Ella lo seguía mirado, a la espera de una respuesta. Unos
ojos grandes, sufridos pero vivos. El no contestaba nada. Tenía un dolor profundo
que sentía en su pecho como si le estuvieran clavando maderas para no dejar
salir sus sentimientos. Era como tapar un sol con un pañuelo. La madera se
prendía fuego con el volcán que sentía en su interior, un fuego que encendió
tan sólo la mirada de ella, comprensiva y complaciente.

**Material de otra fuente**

--- src/rtl/serial_crc_engine.sv ---
// -----------------------------------------------------------------------------
// serial_crc_engine
//   Bit-serial CRC generator / checker for the UART/link datapath.
//   Frame bits are absorbed MSB-first, one per CLK while Active is high, into a
//   left-shifting Galois LFSR. When Active falls the engine either shifts the
//   CRC out serially under Out_en flow control (generate mode) or reports
//   whether the residue is zero (check mode, frame already carries its CRC).
//
// Parameters
//   CRC_WIDTH  CRC register width, 2..32
//   POLY       generator polynomial, implicit x^CRC_WIDTH term omitted
//   SEED       LFSR value at reset, on Init and at every frame start
//
// Ports
//   CLK         in  clock, rising edge
//   Reset       in  asynchronous active-low reset
//   Init        in  synchronous clear, overrides every other input
//   Data        in  serial data bit, sampled while Active=1
//   Active      in  frame-data qualifier, 1->0 ends the frame
//   Mode_check  in  sampled at frame end: 1=check, 0=generate
//   Out_en      in  downstream ready, one CRC bit per cycle with Out_en=1
//   CRC         out serial CRC bit, MSB first
//   CRC_valid   out CRC bit qualifier
//   CRC_last    out marks the final CRC bit (together with CRC_valid)
//   Busy        out high while shifting the CRC out; Active ignored then
//   Crc_done    out one-cycle pulse, check result valid
//   Crc_ok      out check result (residue zero), held until next result
// -----------------------------------------------------------------------------
module serial_crc_engine #(
  parameter int                   CRC_WIDTH = 8,
  parameter logic [CRC_WIDTH-1:0] POLY      = 8'h07,
  parameter logic [CRC_WIDTH-1:0] SEED      = 8'h00
) (
  input  logic CLK,
  input  logic Reset,
  input  logic Init,
  input  logic Data,
  input  logic Active,
  input  logic Mode_check,
  input  logic Out_en,
  output logic CRC,
  output logic CRC_valid,
  output logic CRC_last,
  output logic Busy,
  output logic Crc_done,
  output logic Crc_ok
);

  localparam int                 CNT_W    = $clog2(CRC_WIDTH);
  localparam logic [CNT_W-1:0]   CNT_ZERO = CNT_W'(1'b0);
  localparam logic [CNT_W-1:0]   CNT_INC  = CNT_W'(1'b1);
  // Emission ends on this count, so the counter can never wrap.
  localparam logic [CNT_W-1:0]   CNT_LAST = CNT_W'(CRC_WIDTH - 1);
  localparam logic [CRC_WIDTH-1:0] ZERO_W = {CRC_WIDTH{1'b0}};

  typedef enum logic [1:0] {
    ST_IDLE = 2'd0,
    ST_CALC = 2'd1,
    ST_SEND = 2'd2
  } state_e;

  // One MSB-first Galois LFSR step absorbing data bit d.
  function automatic logic [CRC_WIDTH-1:0] crc_step(
    input logic [CRC_WIDTH-1:0] lfsr,
    input logic                 d
  );
    logic fb;
    fb       = lfsr[CRC_WIDTH-1] ^ d;
    crc_step = {lfsr[CRC_WIDTH-2:0], 1'b0} ^ (fb ? POLY : ZERO_W);
  endfunction

  state_e                 state_q;
  logic [CRC_WIDTH-1:0]   lfsr_q;
  logic [CNT_W-1:0]       cnt_q;
  logic                   crc_q;
  logic                   crc_valid_q;
  logic                   crc_last_q;
  logic                   crc_done_q;
  logic                   crc_ok_q;

  logic [CRC_WIDTH-1:0]   seed_step_d;
  logic [CRC_WIDTH-1:0]   lfsr_step_d;
  logic [CRC_WIDTH-1:0]   lfsr_shift_d;

  // Candidate next LFSR values: first bit of a frame, later bits, emit shift.
  always_comb begin
    seed_step_d  = crc_step(SEED, Data);
    lfsr_step_d  = crc_step(lfsr_q, Data);
    lfsr_shift_d = {lfsr_q[CRC_WIDTH-2:0], 1'b0};
  end

  // Frame FSM with all registered outputs.
  always_ff @(posedge CLK or negedge Reset) begin
    if (!Reset) begin
      state_q     <= ST_IDLE;
      lfsr_q      <= SEED;
      cnt_q       <= CNT_ZERO;
      crc_q       <= 1'b0;
      crc_valid_q <= 1'b0;
      crc_last_q  <= 1'b0;
      crc_done_q  <= 1'b0;
      crc_ok_q    <= 1'b0;
    end else if (Init) begin
      state_q     <= ST_IDLE;
      lfsr_q      <= SEED;
      cnt_q       <= CNT_ZERO;
      crc_q       <= 1'b0;
      crc_valid_q <= 1'b0;
      crc_last_q  <= 1'b0;
      crc_done_q  <= 1'b0;
      crc_ok_q    <= 1'b0;
    end else begin
      // Qualifiers and the done pulse are only high in the cycle that sets them.
      crc_valid_q <= 1'b0;
      crc_last_q  <= 1'b0;
      crc_done_q  <= 1'b0;
      case (state_q)
        ST_IDLE: begin
          if (Active) begin
            lfsr_q  <= seed_step_d;
            state_q <= ST_CALC;
          end
        end
        ST_CALC: begin
          if (Active) begin
            lfsr_q <= lfsr_step_d;
          end else if (Mode_check) begin
            crc_ok_q   <= (lfsr_q == ZERO_W);
            crc_done_q <= 1'b1;
            lfsr_q     <= SEED;
            state_q    <= ST_IDLE;
          end else begin
            cnt_q   <= CNT_ZERO;
            state_q <= ST_SEND;
          end
        end
        ST_SEND: begin
          // Active is deliberately ignored here; Out_en=0 stalls everything.
          if (Out_en) begin
            crc_q       <= lfsr_q[CRC_WIDTH-1];
            crc_valid_q <= 1'b1;
            if (cnt_q == CNT_LAST) begin
              crc_last_q <= 1'b1;
              lfsr_q     <= SEED;
              cnt_q      <= CNT_ZERO;
              state_q    <= ST_IDLE;
            end else begin
              lfsr_q <= lfsr_shift_d;
              cnt_q  <= cnt_q + CNT_INC;
            end
          end
        end
        default: begin
          state_q <= ST_IDLE;
          lfsr_q  <= SEED;
          cnt_q   <= CNT_ZERO;
        end
      endcase
    end
  end

  assign CRC       = crc_q;
  assign CRC_valid = crc_valid_q;
  assign CRC_last  = crc_last_q;
  assign Crc_done  = crc_done_q;
  assign Crc_ok    = crc_ok_q;
  assign Busy      = (state_q == ST_SEND);

endmodule
## src/rtl/sync_train_pkg.sv

```systemverilog
// Shared definitions for the sync pulse-train controller: state encoding and
// default widths used by the controller and its timing counter.
package sync_train_pkg;

  localparam int DEF_CNT_BITS = 16;
  localparam int DEF_NUM_BITS = 8;

  typedef enum logic [1:0] {
    ST_IDLE  = 2'd0,
    ST_DELAY = 2'd1,
    ST_PULSE = 2'd2,
    ST_GAP   = 2'd3
  } sync_state_e;

endpackage

```

## src/rtl/sync_down_counter.sv

```systemverilog
// Loadable down-counter used to time the delay, pulse-low and gap phases.
// A phase lasting N cycles is loaded with N-1; the zero flag marks its last cycle.
module sync_down_counter
  import sync_train_pkg::*;
#(
  parameter int CNT_BITS = DEF_CNT_BITS
) (
  input  logic                clock,
  input  logic                reset_n,
  input  logic                load,
  input  logic [CNT_BITS-1:0] load_val,
  input  logic                dec,
  output logic                zero
);

  logic [CNT_BITS-1:0] cnt;

  // Load has priority over decrement; the count never wraps below zero.
  always_ff @(posedge clock) begin
    if (!reset_n) begin
      cnt <= '0;
    end else if (load) begin
      cnt <= load_val;
    end else if (dec && (cnt != '0)) begin
      cnt <= cnt - CNT_BITS'(1);
    end
  end

  assign zero = (cnt == '0);

endmodule

```

## src/rtl/sync_train_ctrl.sv

```systemverilog
// Active-low sync pulse-train generator: after an accepted start edge it waits
// cfg_delay cycles, then emits cfg_num low pulses of cfg_width cycles spaced
// cfg_period cycles apart (falling edge to falling edge).
//
//   state    | meaning
//   ---------+-----------------------------------------------------
//   ST_IDLE  | waiting for a start edge, sync_out high
//   ST_DELAY | counting the delay before the first pulse
//   ST_PULSE | sync_out low for the latched width
//   ST_GAP   | sync_out high for the remainder of the period
module sync_train_ctrl
  import sync_train_pkg::*;
#(
  parameter int CNT_BITS = DEF_CNT_BITS,
  parameter int NUM_BITS = DEF_NUM_BITS
) (
  input  logic                clock,
  input  logic                reset_n,
  input  logic                start,
  input  logic                abort,
  input  logic [CNT_BITS-1:0] cfg_delay,
  input  logic [CNT_BITS-1:0] cfg_width,
  input  logic [CNT_BITS-1:0] cfg_period,
  input  logic [NUM_BITS-1:0] cfg_num,
  output logic                sync_out,
  output logic                busy,
  output logic                done,
  output logic                aborted,
  output logic                cfg_err,
  output logic [NUM_BITS-1:0] pulse_cnt
);

  sync_state_e         state, state_nxt;
  logic                start_q;
  logic [CNT_BITS-1:0] width_q, period_q;
  logic [NUM_BITS-1:0] num_q;

  logic                start_edge, cfg_bad;
  logic [CNT_BITS-1:0] gap_m1;
  logic [NUM_BITS-1:0] pc_plus1;

  logic                cnt_load, cnt_dec, cnt_zero;
  logic [CNT_BITS-1:0] cnt_val;
  logic                latch_cfg, pc_clr, pc_inc;
  logic                done_nxt, aborted_nxt, err_nxt;

  assign start_edge = start && !start_q;
  assign cfg_bad    = (cfg_num == '0) || (cfg_width == '0) || (cfg_period <= cfg_width);
  // Period is strictly greater than width once accepted, so this never underflows.
  assign gap_m1     = period_q - width_q - CNT_BITS'(1);
  assign pc_plus1   = pulse_cnt + NUM_BITS'(1);
  assign busy       = (state != ST_IDLE);

  sync_down_counter #(
    .CNT_BITS (CNT_BITS)
  ) u_timer (
    .clock    (clock),
    .reset_n  (reset_n),
    .load     (cnt_load),
    .load_val (cnt_val),
    .dec      (cnt_dec),
    .zero     (cnt_zero)
  );

  // Next-state, timer control and strobe decisions; abort overrides everything outside IDLE.
  always_comb begin
    state_nxt   = state;
    cnt_load    = 1'b0;
    cnt_val     = '0;
    cnt_dec     = 1'b0;
    latch_cfg   = 1'b0;
    pc_clr      = 1'b0;
    pc_inc      = 1'b0;
    done_nxt    = 1'b0;
    aborted_nxt = 1'b0;
    err_nxt     = 1'b0;

    case (state)
      ST_IDLE: begin
        if (start_edge && !abort) begin
          if (cfg_bad) begin
            err_nxt = 1'b1;
          end else begin
            latch_cfg = 1'b1;
            pc_clr    = 1'b1;
            cnt_load  = 1'b1;
            if (cfg_delay == '0) begin
              state_nxt = ST_PULSE;
              cnt_val   = cfg_width - CNT_BITS'(1);
            end else begin
              state_nxt = ST_DELAY;
              cnt_val   = cfg_delay - CNT_BITS'(1);
            end
          end
        end
      end
      ST_DELAY, ST_GAP: begin
        if (cnt_zero) begin
          state_nxt = ST_PULSE;
          cnt_load  = 1'b1;
          cnt_val   = width_q - CNT_BITS'(1);
        end else begin
          cnt_dec = 1'b1;
        end
      end
      ST_PULSE: begin
        if (cnt_zero) begin
          pc_inc = 1'b1;
          if (pc_plus1 == num_q) begin
            state_nxt = ST_IDLE;
            done_nxt  = 1'b1;
          end else begin
            state_nxt = ST_GAP;
            cnt_load  = 1'b1;
            cnt_val   = gap_m1;
          end
        end else begin
          cnt_dec = 1'b1;
        end
      end
      default: begin
        state_nxt = ST_IDLE;
      end
    endcase

    // A pulse cut short by abort does not count as completed.
    if ((state != ST_IDLE) && abort) begin
      state_nxt   = ST_IDLE;
      cnt_load    = 1'b0;
      cnt_dec     = 1'b0;
      pc_inc      = 1'b0;
      done_nxt    = 1'b1;
      aborted_nxt = 1'b1;
    end
  end

  // State, edge detector, latched configuration and registered outputs.
  always_ff @(posedge clock) begin
    if (!reset_n) begin
      state     <= ST_IDLE;
      start_q   <= 1'b1;
      width_q   <= '0;
      period_q  <= '0;
      num_q     <= '0;
      sync_out  <= 1'b1;
      done      <= 1'b0;
      aborted   <= 1'b0;
      cfg_err   <= 1'b0;
      pulse_cnt <= '0;
    end else begin
      state    <= state_nxt;
      start_q  <= start;
      sync_out <= (state_nxt != ST_PULSE);
      done     <= done_nxt;
      aborted  <= aborted_nxt;
      cfg_err  <= err_nxt;
      if (latch_cfg) begin
        width_q  <= cfg_width;
        period_q <= cfg_period;
        num_q    <= cfg_num;
      end
      if (pc_clr) begin
        pulse_cnt <= '0;
      end else if (pc_inc) begin
        pulse_cnt <= pc_plus1;
      end
    end
  end

endmodule

```

## config.mk

```make
export PLATFORM = sky130hd
export DESIGN_NAME = sync_train_ctrl
export DESIGN_NICKNAME = d
export VERILOG_FILES = /design/src/rtl/sync_train_pkg.sv /design/src/rtl/sync_down_counter.sv /design/src/rtl/sync_train_ctrl.sv
export SDC_FILE = /design/constraint.sdc
export NUM_CORES = 1
export LEC_CHECK = 0
export ABC_AREA = 1
export CAP_MARGIN = 5
export CORE_MARGIN = 5
export CORE_UTILIZATION = 45
export DETAILED_ROUTE_END_ITERATION = 10
export GPL_ROUTABILITY_DRIVEN = 1
export PLACE_DENSITY = 0.65
export SKIP_CTS_REPAIR_TIMING = 1
export SYNTH_ARGS = -nofsm -noshare
export SYNTH_HDL_FRONTEND = slang
export SYNTH_HIERARCHICAL = 1
export SYNTH_SLANG_ARGS = --single-unit
```

## constraint.sdc

```tcl
create_clock -name clock -period 8.8 [get_ports clock]
set_input_delay 1.76 -clock clock [delete_from_list [all_inputs] [get_ports clock]]
set_output_delay 1.76 -clock clock [all_outputs]
set_load 0.02 [all_outputs]
```

==> qor.csv <==
stage,metric,value,unit
final_layout,ratio of cells with drive above 1 in the final layout,5.64,%
placement,DP Area,6930,um^2
clock_tree,CTS tree,built,
timing,Tcrit/Tclk final,62.2,%
power,Flop pwr share,25.2,%
floorplan,die height,127,um
timing,Worst slew margin,30.5,%
floorplan,Core ar.,13300,um^2
synthesis,register area share after synthesis,23.2,%
synthesis,Async SR Flop Fraction,0,%
synthesis,top post-synthesis cells by area,"dfxtp_1 23%, nand2_1 19%, nor2_1 8.7%, inv_1 8.1%, ha_1 7.2%",
synthesis,"top cells by count, synth","314 x nand2_1, 141 x nor2_1, 132 x inv_1",
final_layout,P&R area growth vs syn,17.9,%
power,LEAKAGE,3.30,nW
synthesis,Synth top area share,23.2,%
timing,hold_ws,474,ps
synthesis,Mapped Cells,1029,
clock_tree,CTS H-tree depth,3,
route,WL per Instance,13.5,um
critical_path,CP Class,in -> reg,
power,Worst VDD drop,0.146,mV
final_layout,Post-layout nets,1190,
floorplan,Ports,73,
grt,Total GRT Usage,21.6,%
placement,Placed Cells,1259,
clock_tree,Clock Pin Slew Worst Setup and Hold Paths,60,ps
power,Int Power,0.864,mW
timing,Final Max Slew Viols,0,
grt,global-route wire length before repair,28500,um
critical_path,slowest CP cell,clkinv_1,
critical_path,CP dominant cell by count,nand2_1,
timing,Setup Skew,8.86,ps
outcome,outcome,"complete, no violations",
route,drt drc,0,
timing,max frequency,183,MHz
timing,crit path time final,5480,ps
power,Pwr Density,222,nW/um^2
power,Comb pwr share,53.1,%
final_layout,n_diodes,0,
final_layout,final cell count without fillers,1275,
route,Pre-Repair DR Iteration Count,5,
critical_path,CP required,9040,ps
critical_path,CP max FO,45,
synthesis,Synthesized Nets,1125,
clock_tree,Clock Path Buffers,2,
synthesis,Synth area leader,dfxtp_1,
floorplan,die span in x,127,um
synthesis,Synth Warn #,6,
floorplan,die area,16000,um^2
route,Total Wirelength,17200,um
timing,final setup margin,3320,ps
critical_path,crit end category,flip-flop,
clock_tree,clock latency on the worst-skew pair,350,ps
placement,dpl ws,3000,ps
critical_path,Crit path arrival time,5710,ps
floorplan,initial cell density of the core,46.0,%
synthesis,Post-synth EDFFs,0,
route,Final ANT Viol Nets,0,
route,Vias,6381,
timing,setup_tns,0,ps
clock_tree,clock sink count,71,
job,max-cap violations,0,
placement,Post-DP HPWL,13900,um
floorplan,Site Rows,42,
clock_tree,Clock Tree Root,clkbuf_16,
power,Psw,0.739,mW
grt,initial antenna violation count,0,
route,initial DRC count,470,
timing,Worst-Margin Slew,1040,ps
final_layout,fill count,1411,
timing,count of final setup violators,0,
synthesis,count of different cell masters after synthesis,40,
clock_tree,number of buffers created by CTS,9,
synthesis,most common cell in the netlist,nand2_1,
placement,GPL Wtd Cong,0.926,
final_layout,post-route design area,7210,um^2
timing,RSZ-0062 raised after global routing,no,
synthesis,syn avg cell area,5.94,um^2
power,proportion of power drawn by the clock network,21.7,%
power,switching share of power,46.1,%
critical_path,CP cell instances,clkdlybuf4s50_1 > inv_1 > ha_1 > nand2_1 > nor2_1 > nand2_1 > nand2_1 > nand2_1 > nand2_1 > nand2_2 > nor2_1 > nand2_2 > buf_4 > nand3_1 > nand2_1 > inv_1 > clkinv_1 > nand2_4 > inv_2 > nor2_1 > nor2_1,
synthesis,synthesized area,6120,um^2
grt,total grt overflow,0,
synthesis,Synth Register Bits,71,
min_path,Hold WC Path Type,reg -> reg,
placement,number of port buffers,72,
synthesis,most used flip-flop cell after synthesis,dfxtp_1,
route,Vias/cell,5.00,
critical_path,Startpoint Class,primary input,
grt,number of global-route vias before repair,5900,
critical_path,CP max stage delay,670,ps
grt,largest net degree at the start of global routing,46,
timing,final hold vios,0,
-- layout by cell type, fill, tap and decap left out, types with 4 or more instances in the layout --
cell	instances
a21o_1	6
dfxtp_1	71
clkinvlp_4	4
xor2_1	11
nand3_1	86
clkdlybuf4s50_1	72
ha_1	35
nor2_2	8
buf_4	4
o21bai_1	7
inv_1	132
o21ai_0	30
nor2_1	141
nand2_2	8
nand2_4	5
nand2_1	314
clkbuf_16	9
o211ai_1	5
o21ai_1	8
nand4_1	19
nand3_2	5
a21oi_1	73
xnor2_1	8
nand3b_1	6
-- power groups by stage --
stage	Clock [mW]	Sequential, mW	Combinational, mW
after CTS	0.353	0.404	0.848
final	0.348	0.404	0.851
after detailed placement	0	0.411	0.843
after floorplan	0	0.405	0.651
after global placement	0	0.410	0.839
after global routing	0.368	0.411	0.987
-- stage by stage --
| step | power (mW) | utilization [%] |
|---|---|---|
| after global placement | 1.25 | 52.1 |
| after CTS | 1.61 | 54.3 |
| after detailed placement | 1.25 | 52.1 |
| after floorplan | 1.06 | - |
| final | 1.60 | 54.3 |
| after global routing | 1.77 | 54.3 |
-- routing by layer --
| metal | routed length [um] | GRT usage (%) | up-vias | share of wire [%] |
|---|---|---|---|---|
| met5 | 0 | 0 | - | 0 |
| met4 | 306 | 7.89 | 0 | 1.8 |
| met3 | 771 | 2.90 | 18 | 4.5 |
| met2 | 7260 | 31.9 | 137 | 42 |
| met1 | 8870 | 32.0 | 2811 | 52 |
| li1 | - | - | 3415 | - |
-- flip-flops by register name, indices dropped and copies added, names as in the netlist --
register	flops
num_q	8
u_timer/cnt	16
pulse_cnt	8
aborted	1
width_q	16
state	2
period_q	16
cfg_err	1
start_q	1
done	1
sync_out	1
-- path summary, 6_finish.rpt --
check,slack (ps),endpoint,cells past startpoint,startpoint
min reg2reg,470,period_q[2],2,period_q[2]
max reg2reg,4600,u_timer/cnt[7],17,u_timer/cnt[0]
max,3320,u_timer/cnt[7],21,cfg_width[7]
min,470,period_q[2],2,period_q[2]
-- layout make-up --
class	count	area [um^2]	area share, %
clock buffers	10	239	3.31
clock inverters	6	43.8	0.607
inverters	138	518	7.18
multi-input cells	798	4020	55.7
flip-flops and latches	71	1420	19.7
well taps	176	220	3.05
repair buffers	76	751	10.4
-- critical path: cells and delay by family --
| kind | cells | cell delay, ps |
|---|---|---|
| simple gates | 14 | 1690 |
| buf+inv | 6 | 1920 |
| fa+ha+maj | 1 | 290 |
-- cells by family after synthesis --
family	share of synthesized area, %
AO/OA/AOI/OAI	12.0
AND/OR/NAND/NOR	43.5
buffers and inverters	11.0
adder cells (fa/ha/maj)	7.49
XOR/XNOR	2.72
flip-flops	23.2
Note: power is estimated with default switching activity, not from simulation.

Por fin respondió. Gracias por preguntar, le dijo. La verdad
que si. Me siento mal.
-¿Por qué? – le preguntó ella. –Bah. El viaje es largo. Si
me querés contar, tenemos tiempo.
Y el pensó: de tanto mirarme de tan cerca y de estar
pendiente de la virtualidad del teléfono, me estaba perdiendo la realidad. Y
esta cosa hermosa que me está pasando.
Ella era muy linda. Por fuera, preciosa. Y por dentro, se notaba
que también.
Que insoportable me torno cuando me miro a mí mismo, se
dijo. La solución está fuera de mí. Mirarme sólo, no sólo que me jode más a mí,
que no encuentro solución a lo que me pasa, sino que jode al resto, que me
viene a pedir una mano y no se la doy porque estoy dormido pensando en mí. Que
insoportable debo ser para el resto. Que paciencia me tienen. Que desagradecido
que soy. Porque una cosa es que me escuchen un día y otra cosa es ser tan
monotemático que resultas predecible. Y para predecible esta la rutina, que
tanto nos agobia y separa unos hombres de los otros.
-Bueno dale. Pero me prometes que vos también me vas a
contar qué es lo que hace que esos ojos hermosos estén tan tristes.
Ella le dio la mano. Y con la otra, le secó una segunda
lágrima que ya asomaba en sus pupilas cargadas de dolor. Le dijo: arrancá,
dale. Estoy a tu disposición para lo que necesites.
Y arrancó. No sólo con su relato doloroso, sino con su vida
que había recobrado el sentido. Y volvió a creer en el amor.